Within the records below is a range that opens at the line with "Combinational | 1.14 | 1.85 | 1.56 | 2.70" and closes at the line with "run 3 against". Return that range word for word, both ends included, and only that range.
+++ SOURCE DATA
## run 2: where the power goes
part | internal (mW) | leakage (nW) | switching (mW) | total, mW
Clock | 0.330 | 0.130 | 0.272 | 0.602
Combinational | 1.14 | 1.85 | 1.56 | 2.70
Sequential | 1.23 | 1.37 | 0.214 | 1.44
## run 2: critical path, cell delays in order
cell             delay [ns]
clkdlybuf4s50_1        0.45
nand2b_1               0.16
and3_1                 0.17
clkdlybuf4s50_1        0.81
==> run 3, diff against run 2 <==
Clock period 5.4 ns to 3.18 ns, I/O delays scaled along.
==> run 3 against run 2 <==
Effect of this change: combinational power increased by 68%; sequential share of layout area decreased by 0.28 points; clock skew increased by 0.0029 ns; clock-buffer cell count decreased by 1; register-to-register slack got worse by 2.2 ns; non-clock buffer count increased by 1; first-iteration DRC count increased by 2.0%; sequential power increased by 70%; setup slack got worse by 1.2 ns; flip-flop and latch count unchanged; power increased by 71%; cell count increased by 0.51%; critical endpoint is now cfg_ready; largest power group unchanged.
--- config.mk ---
export PLATFORM = sky130hd
export DESIGN_NAME = reg_write_decoder
export DESIGN_NICKNAME = d
export VERILOG_FILES = /design/src/rtl/reg_write_decoder.sv
export SDC_FILE = /design/constraint.sdc
export NUM_CORES = 1
export LEC_CHECK = 0
export ABC_AREA = 1
export BUFFER_PORTS_ARGS = -buffer_cell sky130_fd_sc_hd__buf_2
export CORE_AREA = 2 2 244 246
export DETAILED_ROUTE_END_ITERATION = 12
export DIE_AREA = 0 0 246 248
export GPL_TIMING_DRIVEN = 0
export PLACE_DENSITY = 0.58
export SLEW_MARGIN = 15
export SYNTH_ARGS = -nofsm -noshare
export SYNTH_HDL_FRONTEND = slang
export SYNTH_SLANG_ARGS = --single-unit
--- constraint.sdc ---
create_clock -name CLK -period 1.5 [get_ports CLK]
set_input_delay 0.225 -clock CLK [delete_from_list [all_inputs] [get_ports CLK]]
set_output_delay 0.225 -clock CLK [all_outputs]
set_load 0.02 [all_outputs]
++++++
◆ EXPECTED ANSWER ◆
Combinational | 1.14 | 1.85 | 1.56 | 2.70
Sequential | 1.23 | 1.37 | 0.214 | 1.44
## run 2: critical path, cell delays in order
cell             delay [ns]
clkdlybuf4s50_1        0.45
nand2b_1               0.16
and3_1                 0.17
clkdlybuf4s50_1        0.81
==> run 3, diff against run 2 <==
Clock period 5.4 ns to 3.18 ns, I/O delays scaled along.
==> run 3 against run 2 <==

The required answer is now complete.